Split up tab seperated textfile
I’m trying to import a .txt file with several columns in it that can all contain sentences with any number of words. What i would like to have is a method of outputting each of those sentences to a different outlet. The columns are seperated by a tab.
I am using the [text] object to open the textfile and have tried to use the [zl] object to break it up, but i haven’t found a way to split it at the tabs. I seem to only be able to shave off an x-amount of words.
Is there something i’m overlooking?

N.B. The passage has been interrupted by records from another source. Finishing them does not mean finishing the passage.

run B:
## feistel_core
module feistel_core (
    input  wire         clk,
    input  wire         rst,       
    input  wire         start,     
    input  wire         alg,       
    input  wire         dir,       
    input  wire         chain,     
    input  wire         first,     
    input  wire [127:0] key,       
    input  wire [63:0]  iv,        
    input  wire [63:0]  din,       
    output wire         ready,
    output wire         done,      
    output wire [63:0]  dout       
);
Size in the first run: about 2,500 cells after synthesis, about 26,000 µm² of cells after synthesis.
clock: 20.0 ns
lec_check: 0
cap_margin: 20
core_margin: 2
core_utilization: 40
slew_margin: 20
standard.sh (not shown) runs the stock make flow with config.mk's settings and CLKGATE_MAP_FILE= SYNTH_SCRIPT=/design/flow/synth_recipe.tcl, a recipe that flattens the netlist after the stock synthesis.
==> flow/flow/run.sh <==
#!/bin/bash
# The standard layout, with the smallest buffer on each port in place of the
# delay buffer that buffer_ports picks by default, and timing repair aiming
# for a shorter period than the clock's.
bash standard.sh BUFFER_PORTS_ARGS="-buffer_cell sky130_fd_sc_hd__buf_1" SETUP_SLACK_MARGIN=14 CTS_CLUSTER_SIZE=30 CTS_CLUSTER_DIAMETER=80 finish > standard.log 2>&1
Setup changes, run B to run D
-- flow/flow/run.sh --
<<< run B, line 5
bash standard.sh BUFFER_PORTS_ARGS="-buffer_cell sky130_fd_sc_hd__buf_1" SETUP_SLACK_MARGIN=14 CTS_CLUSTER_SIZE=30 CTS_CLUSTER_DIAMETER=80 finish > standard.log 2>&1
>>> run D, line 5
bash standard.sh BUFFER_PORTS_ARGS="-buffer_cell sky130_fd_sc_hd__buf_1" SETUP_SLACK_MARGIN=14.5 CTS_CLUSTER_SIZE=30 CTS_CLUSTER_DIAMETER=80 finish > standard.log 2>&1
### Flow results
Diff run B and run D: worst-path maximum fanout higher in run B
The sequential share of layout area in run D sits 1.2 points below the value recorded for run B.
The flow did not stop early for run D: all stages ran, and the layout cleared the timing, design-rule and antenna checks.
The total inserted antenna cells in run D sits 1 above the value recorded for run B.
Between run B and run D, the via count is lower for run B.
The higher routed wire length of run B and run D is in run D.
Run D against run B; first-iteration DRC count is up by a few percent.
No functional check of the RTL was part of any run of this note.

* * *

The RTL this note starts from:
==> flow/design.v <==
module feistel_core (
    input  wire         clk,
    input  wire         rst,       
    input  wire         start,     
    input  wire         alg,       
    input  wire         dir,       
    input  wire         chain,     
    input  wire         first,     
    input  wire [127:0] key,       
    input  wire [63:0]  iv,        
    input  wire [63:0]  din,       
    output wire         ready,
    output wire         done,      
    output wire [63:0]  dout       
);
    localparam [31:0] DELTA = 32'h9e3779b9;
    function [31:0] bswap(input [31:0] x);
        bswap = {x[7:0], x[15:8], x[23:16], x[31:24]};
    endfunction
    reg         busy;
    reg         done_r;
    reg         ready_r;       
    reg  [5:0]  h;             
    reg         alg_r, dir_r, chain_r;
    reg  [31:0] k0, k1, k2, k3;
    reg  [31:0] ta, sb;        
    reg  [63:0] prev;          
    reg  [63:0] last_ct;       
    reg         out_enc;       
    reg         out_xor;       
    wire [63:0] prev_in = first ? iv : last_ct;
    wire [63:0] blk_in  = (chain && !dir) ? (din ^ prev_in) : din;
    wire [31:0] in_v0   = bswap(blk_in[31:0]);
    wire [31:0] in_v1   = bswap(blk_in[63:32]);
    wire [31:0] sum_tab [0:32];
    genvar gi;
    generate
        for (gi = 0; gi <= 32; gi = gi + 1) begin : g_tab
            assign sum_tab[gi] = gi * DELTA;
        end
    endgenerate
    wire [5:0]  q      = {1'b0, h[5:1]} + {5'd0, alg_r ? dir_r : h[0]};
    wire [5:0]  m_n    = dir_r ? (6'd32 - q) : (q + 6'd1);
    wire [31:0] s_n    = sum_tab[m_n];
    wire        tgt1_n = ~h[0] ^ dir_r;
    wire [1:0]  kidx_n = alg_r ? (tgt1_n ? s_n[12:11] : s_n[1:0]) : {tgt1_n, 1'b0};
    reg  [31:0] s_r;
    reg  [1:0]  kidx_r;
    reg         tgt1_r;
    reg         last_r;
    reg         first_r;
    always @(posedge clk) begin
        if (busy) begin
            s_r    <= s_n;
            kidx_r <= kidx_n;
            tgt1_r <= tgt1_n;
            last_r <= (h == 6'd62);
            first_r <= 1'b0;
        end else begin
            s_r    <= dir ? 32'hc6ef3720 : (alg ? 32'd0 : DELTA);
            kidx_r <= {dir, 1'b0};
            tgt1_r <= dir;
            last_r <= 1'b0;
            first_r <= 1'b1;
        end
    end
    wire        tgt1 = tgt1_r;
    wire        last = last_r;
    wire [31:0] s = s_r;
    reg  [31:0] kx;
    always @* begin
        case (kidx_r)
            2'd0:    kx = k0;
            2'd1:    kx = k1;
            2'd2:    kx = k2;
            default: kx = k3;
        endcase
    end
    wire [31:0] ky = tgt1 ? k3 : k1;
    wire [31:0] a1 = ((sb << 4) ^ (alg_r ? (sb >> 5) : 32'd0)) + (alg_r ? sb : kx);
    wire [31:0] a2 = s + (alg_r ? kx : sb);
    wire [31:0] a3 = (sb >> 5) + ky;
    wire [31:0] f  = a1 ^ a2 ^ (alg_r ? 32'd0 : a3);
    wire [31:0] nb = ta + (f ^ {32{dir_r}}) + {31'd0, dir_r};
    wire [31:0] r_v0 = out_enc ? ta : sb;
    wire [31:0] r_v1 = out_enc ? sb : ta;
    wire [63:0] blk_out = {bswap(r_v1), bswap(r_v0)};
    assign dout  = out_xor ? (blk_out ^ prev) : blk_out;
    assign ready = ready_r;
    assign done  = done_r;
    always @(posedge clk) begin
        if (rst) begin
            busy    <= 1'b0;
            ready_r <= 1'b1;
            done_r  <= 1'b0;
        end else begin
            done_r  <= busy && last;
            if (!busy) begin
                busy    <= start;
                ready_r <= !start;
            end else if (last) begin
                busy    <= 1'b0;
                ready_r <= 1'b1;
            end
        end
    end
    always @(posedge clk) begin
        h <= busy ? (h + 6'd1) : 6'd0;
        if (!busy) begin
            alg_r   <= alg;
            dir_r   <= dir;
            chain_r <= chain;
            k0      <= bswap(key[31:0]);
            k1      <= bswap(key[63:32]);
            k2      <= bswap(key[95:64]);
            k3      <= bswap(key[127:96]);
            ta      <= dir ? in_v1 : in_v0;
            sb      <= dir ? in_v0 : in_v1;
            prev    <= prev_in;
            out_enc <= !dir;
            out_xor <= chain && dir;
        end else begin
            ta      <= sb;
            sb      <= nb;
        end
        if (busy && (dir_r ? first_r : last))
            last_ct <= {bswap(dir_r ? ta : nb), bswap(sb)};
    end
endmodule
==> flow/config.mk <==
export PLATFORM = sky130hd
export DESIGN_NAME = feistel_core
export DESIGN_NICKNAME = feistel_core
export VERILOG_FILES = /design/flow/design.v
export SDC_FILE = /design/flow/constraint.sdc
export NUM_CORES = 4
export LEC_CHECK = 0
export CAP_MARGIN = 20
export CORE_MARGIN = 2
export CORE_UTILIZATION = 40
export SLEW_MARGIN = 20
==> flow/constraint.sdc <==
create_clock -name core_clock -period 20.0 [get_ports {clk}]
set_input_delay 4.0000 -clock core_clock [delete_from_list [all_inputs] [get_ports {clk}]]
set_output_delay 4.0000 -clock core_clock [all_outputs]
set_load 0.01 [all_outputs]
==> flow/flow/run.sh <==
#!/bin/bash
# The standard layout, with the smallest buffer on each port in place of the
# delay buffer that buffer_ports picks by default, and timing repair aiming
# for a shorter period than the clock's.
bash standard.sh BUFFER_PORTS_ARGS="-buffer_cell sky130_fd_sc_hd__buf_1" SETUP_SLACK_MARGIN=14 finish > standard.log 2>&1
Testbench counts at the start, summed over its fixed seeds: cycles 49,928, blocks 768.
From an optimization exercise on the open Yosys and OpenROAD flow, aimed at small area; shortcuts taken in it are not production practice.
RTL that was checked went through simulation tests only; none was proved equivalent to the original.
Power and IR drop assume default switching activity.

==> run E: inputs <==
==> flow/design.v <==
module upid_sym_enc (
    input  wire [4:0] idx,
    output wire [6:0] chr
);
    wire lt6 = ~idx[4] & ~idx[3] & ~(idx[2] & idx[1]);
    wire c6  = ~lt6;
    wire c2  = idx[1] | idx[0];
    assign chr[0] = idx[0] ^ c6;
    assign chr[1] = ~(idx[1] ^ (c6 & idx[0]));
    assign chr[2] = idx[2] ^ (idx[1] | (c6 & idx[0]));
    assign chr[3] = c6 & ~(idx[3] ^ (idx[2] & c2));
    assign chr[4] = lt6 | ~(idx[4] ^ (idx[3] | (idx[2] & c2)));
    assign chr[5] = 1'b1;
    assign chr[6] = c6;
endmodule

Is there a way to split up a line in a .txt file by tab seperated column?
To give an example of two sentences -
check out the [regexp] object
can you just re-create the original file with only one sentence per line? that is, do you need them to be in separate columns?
[regexp] is a great idea for many many things, but…would it recognize tabs as tabs, or just as whitespace? maybe you could check if there were multiple spaces in a row. I am far from an expert on that object so I could be way off.
Another way is to use [atoi] and see when you get a tab character, which should be the number 9, I think.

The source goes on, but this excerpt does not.